__Required work__
Everything in the listing below from the line containing "### flow/flow/settings.sh" through the line containing "REMOVE_ABC_BUFFERS=1" must be repeated exactly; the remaining lines are not wanted.
(Data records Opens)
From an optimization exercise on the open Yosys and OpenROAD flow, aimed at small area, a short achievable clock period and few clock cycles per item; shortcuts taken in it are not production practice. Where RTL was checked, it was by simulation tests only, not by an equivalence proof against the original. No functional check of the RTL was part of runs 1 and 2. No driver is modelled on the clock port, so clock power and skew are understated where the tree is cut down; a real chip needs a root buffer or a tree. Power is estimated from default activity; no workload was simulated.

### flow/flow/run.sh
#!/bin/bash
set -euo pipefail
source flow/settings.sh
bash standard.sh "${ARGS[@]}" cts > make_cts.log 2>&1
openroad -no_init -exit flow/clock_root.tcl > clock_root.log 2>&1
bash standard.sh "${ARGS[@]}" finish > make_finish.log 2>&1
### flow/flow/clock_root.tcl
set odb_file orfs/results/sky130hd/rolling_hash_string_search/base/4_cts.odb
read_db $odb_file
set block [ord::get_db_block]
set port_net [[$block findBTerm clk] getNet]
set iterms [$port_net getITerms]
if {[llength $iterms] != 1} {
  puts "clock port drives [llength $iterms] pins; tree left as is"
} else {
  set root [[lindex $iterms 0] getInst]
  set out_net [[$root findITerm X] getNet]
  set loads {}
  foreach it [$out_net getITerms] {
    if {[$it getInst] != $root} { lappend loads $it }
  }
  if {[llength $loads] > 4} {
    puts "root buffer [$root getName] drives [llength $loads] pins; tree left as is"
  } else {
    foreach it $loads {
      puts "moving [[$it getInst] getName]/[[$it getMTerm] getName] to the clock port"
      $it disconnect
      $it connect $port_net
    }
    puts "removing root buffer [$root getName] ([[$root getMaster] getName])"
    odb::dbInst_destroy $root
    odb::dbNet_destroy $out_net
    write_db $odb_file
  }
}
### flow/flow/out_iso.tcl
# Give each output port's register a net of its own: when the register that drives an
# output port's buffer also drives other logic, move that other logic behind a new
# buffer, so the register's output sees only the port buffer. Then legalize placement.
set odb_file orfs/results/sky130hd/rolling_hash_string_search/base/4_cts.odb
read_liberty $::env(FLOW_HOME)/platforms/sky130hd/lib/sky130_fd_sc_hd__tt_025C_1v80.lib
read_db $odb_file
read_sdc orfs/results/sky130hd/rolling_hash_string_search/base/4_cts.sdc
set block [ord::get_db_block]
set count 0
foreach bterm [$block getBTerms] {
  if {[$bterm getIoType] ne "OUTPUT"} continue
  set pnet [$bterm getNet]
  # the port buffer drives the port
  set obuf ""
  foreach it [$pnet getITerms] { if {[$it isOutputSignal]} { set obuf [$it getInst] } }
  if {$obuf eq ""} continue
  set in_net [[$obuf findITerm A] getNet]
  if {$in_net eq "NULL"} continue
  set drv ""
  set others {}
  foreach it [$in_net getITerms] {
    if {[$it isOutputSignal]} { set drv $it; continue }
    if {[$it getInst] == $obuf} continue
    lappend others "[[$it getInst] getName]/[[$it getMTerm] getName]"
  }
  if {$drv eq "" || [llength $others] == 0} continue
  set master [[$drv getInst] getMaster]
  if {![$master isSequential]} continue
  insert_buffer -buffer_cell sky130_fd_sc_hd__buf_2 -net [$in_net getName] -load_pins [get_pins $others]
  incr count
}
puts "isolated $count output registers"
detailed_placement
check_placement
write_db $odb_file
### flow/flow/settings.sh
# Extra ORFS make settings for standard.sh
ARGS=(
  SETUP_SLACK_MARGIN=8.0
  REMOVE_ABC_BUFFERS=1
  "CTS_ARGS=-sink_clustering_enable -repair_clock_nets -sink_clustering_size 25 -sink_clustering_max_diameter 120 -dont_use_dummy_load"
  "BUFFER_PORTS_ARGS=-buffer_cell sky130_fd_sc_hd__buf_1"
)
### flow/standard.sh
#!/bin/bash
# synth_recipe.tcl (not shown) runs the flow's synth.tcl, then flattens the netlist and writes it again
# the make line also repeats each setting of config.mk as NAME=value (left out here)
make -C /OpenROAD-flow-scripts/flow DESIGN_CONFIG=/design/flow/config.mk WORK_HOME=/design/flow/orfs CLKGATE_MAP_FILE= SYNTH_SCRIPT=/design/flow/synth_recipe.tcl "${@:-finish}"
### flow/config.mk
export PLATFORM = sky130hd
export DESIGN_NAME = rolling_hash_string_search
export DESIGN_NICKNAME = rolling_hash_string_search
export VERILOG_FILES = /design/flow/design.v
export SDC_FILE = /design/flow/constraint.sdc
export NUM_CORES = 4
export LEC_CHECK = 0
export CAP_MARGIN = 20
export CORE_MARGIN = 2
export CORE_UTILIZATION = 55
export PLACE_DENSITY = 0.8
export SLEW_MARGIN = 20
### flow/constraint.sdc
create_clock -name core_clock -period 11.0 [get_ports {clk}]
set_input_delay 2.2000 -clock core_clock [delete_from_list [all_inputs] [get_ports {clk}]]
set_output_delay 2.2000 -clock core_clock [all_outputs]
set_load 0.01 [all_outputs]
(Data records Closes)
(Data records Opens)
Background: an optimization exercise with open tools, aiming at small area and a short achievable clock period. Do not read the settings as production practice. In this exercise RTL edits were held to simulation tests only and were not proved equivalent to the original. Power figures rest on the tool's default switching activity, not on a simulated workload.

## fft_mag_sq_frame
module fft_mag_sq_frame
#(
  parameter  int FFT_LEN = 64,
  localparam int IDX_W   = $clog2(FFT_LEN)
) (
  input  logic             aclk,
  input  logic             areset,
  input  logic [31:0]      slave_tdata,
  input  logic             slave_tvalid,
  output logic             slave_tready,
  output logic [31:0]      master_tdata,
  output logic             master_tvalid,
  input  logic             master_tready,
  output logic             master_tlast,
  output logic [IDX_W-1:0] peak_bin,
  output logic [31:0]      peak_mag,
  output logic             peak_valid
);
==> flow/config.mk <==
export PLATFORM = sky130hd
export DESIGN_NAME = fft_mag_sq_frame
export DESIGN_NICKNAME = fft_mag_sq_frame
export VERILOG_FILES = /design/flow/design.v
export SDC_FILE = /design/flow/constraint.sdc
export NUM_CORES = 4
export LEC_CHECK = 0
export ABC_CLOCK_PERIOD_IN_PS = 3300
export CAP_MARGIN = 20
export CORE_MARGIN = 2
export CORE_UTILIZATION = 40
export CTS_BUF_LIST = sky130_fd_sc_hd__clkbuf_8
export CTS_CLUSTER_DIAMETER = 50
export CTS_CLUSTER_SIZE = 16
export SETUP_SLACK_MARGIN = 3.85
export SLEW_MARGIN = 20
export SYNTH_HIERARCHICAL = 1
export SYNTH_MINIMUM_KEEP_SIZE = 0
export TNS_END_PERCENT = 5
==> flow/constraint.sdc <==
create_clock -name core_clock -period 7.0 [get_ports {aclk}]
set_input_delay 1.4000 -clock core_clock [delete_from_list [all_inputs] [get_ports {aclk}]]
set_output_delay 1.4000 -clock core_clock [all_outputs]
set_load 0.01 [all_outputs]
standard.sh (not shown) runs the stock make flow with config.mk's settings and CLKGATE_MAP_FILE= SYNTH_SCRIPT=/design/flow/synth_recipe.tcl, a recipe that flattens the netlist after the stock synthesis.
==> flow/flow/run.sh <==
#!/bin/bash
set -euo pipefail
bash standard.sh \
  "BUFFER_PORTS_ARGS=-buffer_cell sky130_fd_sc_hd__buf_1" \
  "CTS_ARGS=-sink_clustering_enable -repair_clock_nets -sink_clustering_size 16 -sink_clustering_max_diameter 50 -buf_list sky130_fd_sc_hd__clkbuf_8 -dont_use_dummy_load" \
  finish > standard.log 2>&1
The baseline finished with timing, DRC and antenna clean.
(Data records Closes)
__Exercise result__
### flow/flow/settings.sh
# Extra ORFS make settings for standard.sh
ARGS=(
  SETUP_SLACK_MARGIN=8.0
  REMOVE_ABC_BUFFERS=1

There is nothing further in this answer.